> [PROBLEM DETAILS]
Repeat every record below, word for word.
--- EXERCISE DATA ---
<file path="config.mk">
export PLATFORM = sky130hd
export DESIGN_NAME = header_length_frame_extractor_top_flat
export DESIGN_NICKNAME = d
export VERILOG_FILES = /design/src/hlfe_pkg.sv /design/src/hlfe_rx_if.sv /design/src/hlfe_frame_if.sv /design/src/hlfe_cfg_regs.sv /design/src/hlfe_parser.sv /design/src/hlfe_out_stage.sv /design/src/header_length_frame_extractor_top.sv /design/src/flat_wrapper.sv
export VERILOG_INCLUDE_DIRS = /design/src /design/src/src
export SDC_FILE = /design/constraint.sdc
export NUM_CORES = 1
export LEC_CHECK = 0
export BUFFER_PORTS_ARGS = -buffer_cell sky130_fd_sc_hd__clkbuf_2
export CORE_MARGIN = 5
export CORE_UTILIZATION = 47
export DETAILED_ROUTE_END_ITERATION = 8
export GPL_TIMING_DRIVEN = 0
export PLACE_DENSITY = 0.72
export SETUP_SLACK_MARGIN = 0.15
export SKIP_CTS_REPAIR_TIMING = 1
export SLEW_MARGIN = 5
export SYNTH_ARGS = -nofsm -noshare
export SYNTH_HDL_FRONTEND = slang
export SYNTH_SLANG_ARGS = --single-unit
</file>
<file path="constraint.sdc">
create_clock -name i_clk -period 4.6 [get_ports i_clk]
set_clock_uncertainty 0.05 [all_clocks]
set_input_delay 0.46 -clock i_clk [delete_from_list [all_inputs] [get_ports i_clk]]
set_output_delay 0.46 -clock i_clk [all_outputs]
set_load 0.005 [all_outputs]
</file>
## config.mk

```make
export PLATFORM = sky130hd
export DESIGN_NAME = fvn_div_cell
export DESIGN_NICKNAME = d
export VERILOG_FILES = /design/src/hw/rtl/fvn_pkg.sv /design/src/hw/rtl/fvn_div_cell.sv
export SDC_FILE = /design/constraint.sdc
export NUM_CORES = 1
export LEC_CHECK = 0
export BUFFER_PORTS_ARGS = -buffer_cell sky130_fd_sc_hd__buf_2
export CAP_MARGIN = 10
export CORE_AREA = 2 2 174 176
export CTS_CLUSTER_DIAMETER = 30
export DETAILED_ROUTE_END_ITERATION = 8
export DIE_AREA = 0 0 176 178
export PLACE_DENSITY = 0.6
export SLEW_MARGIN = 20
export SYNTH_ARGS = -nofsm -noshare
export SYNTH_HDL_FRONTEND = slang
export SYNTH_SLANG_ARGS = --single-unit
```

## constraint.sdc

```tcl
create_clock -name clk -period 4.6 [get_ports clk]
set_input_delay 0.92 -clock clk [delete_from_list [all_inputs] [get_ports clk]]
set_output_delay 0.92 -clock clk [all_outputs]
set_load 0.05 [all_outputs]
```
---
> [SOLUTION TO THE PROBLEM]
<file path="config.mk">
export PLATFORM = sky130hd
export DESIGN_NAME = header_length_frame_extractor_top_flat
export DESIGN_NICKNAME = d
export VERILOG_FILES = /design/src/hlfe_pkg.sv /design/src/hlfe_rx_if.sv /design/src/hlfe_frame_if.sv /design/src/hlfe_cfg_regs.sv /design/src/hlfe_parser.sv /design/src/hlfe_out_stage.sv /design/src/header_length_frame_extractor_top.sv /design/src/flat_wrapper.sv
export VERILOG_INCLUDE_DIRS = /design/src /design/src/src
export SDC_FILE = /design/constraint.sdc
export NUM_CORES = 1
export LEC_CHECK = 0
export BUFFER_PORTS_ARGS = -buffer_cell sky130_fd_sc_hd__clkbuf_2
export CORE_MARGIN = 5
export CORE_UTILIZATION = 47
export DETAILED_ROUTE_END_ITERATION = 8
export GPL_TIMING_DRIVEN = 0
export PLACE_DENSITY = 0.72
export SETUP_SLACK_MARGIN = 0.15
export SKIP_CTS_REPAIR_TIMING = 1
export SLEW_MARGIN = 5
export SYNTH_ARGS = -nofsm -noshare
export SYNTH_HDL_FRONTEND = slang
export SYNTH_SLANG_ARGS = --single-unit
</file>
<file path="constraint.sdc">
create_clock -name i_clk -period 4.6 [get_ports i_clk]
set_clock_uncertainty 0.05 [all_clocks]
set_input_delay 0.46 -clock i_clk [delete_from_list [all_inputs] [get_ports i_clk]]
set_output_delay 0.46 -clock i_clk [all_outputs]
set_load 0.005 [all_outputs]
</file>
## config.mk

```make
export PLATFORM = sky130hd
export DESIGN_NAME = fvn_div_cell
export DESIGN_NICKNAME = d
export VERILOG_FILES = /design/src/hw/rtl/fvn_pkg.sv /design/src/hw/rtl/fvn_div_cell.sv
export SDC_FILE = /design/constraint.sdc
export NUM_CORES = 1
export LEC_CHECK = 0
export BUFFER_PORTS_ARGS = -buffer_cell sky130_fd_sc_hd__buf_2
export CAP_MARGIN = 10
export CORE_AREA = 2 2 174 176
export CTS_CLUSTER_DIAMETER = 30
export DETAILED_ROUTE_END_ITERATION = 8
export DIE_AREA = 0 0 176 178
export PLACE_DENSITY = 0.6
export SLEW_MARGIN = 20
export SYNTH_ARGS = -nofsm -noshare
export SYNTH_HDL_FRONTEND = slang
export SYNTH_SLANG_ARGS = --single-unit
```

## constraint.sdc

```tcl
create_clock -name clk -period 4.6 [get_ports clk]
set_input_delay 0.92 -clock clk [delete_from_list [all_inputs] [get_ports clk]]
set_output_delay 0.92 -clock clk [all_outputs]
set_load 0.05 [all_outputs]
```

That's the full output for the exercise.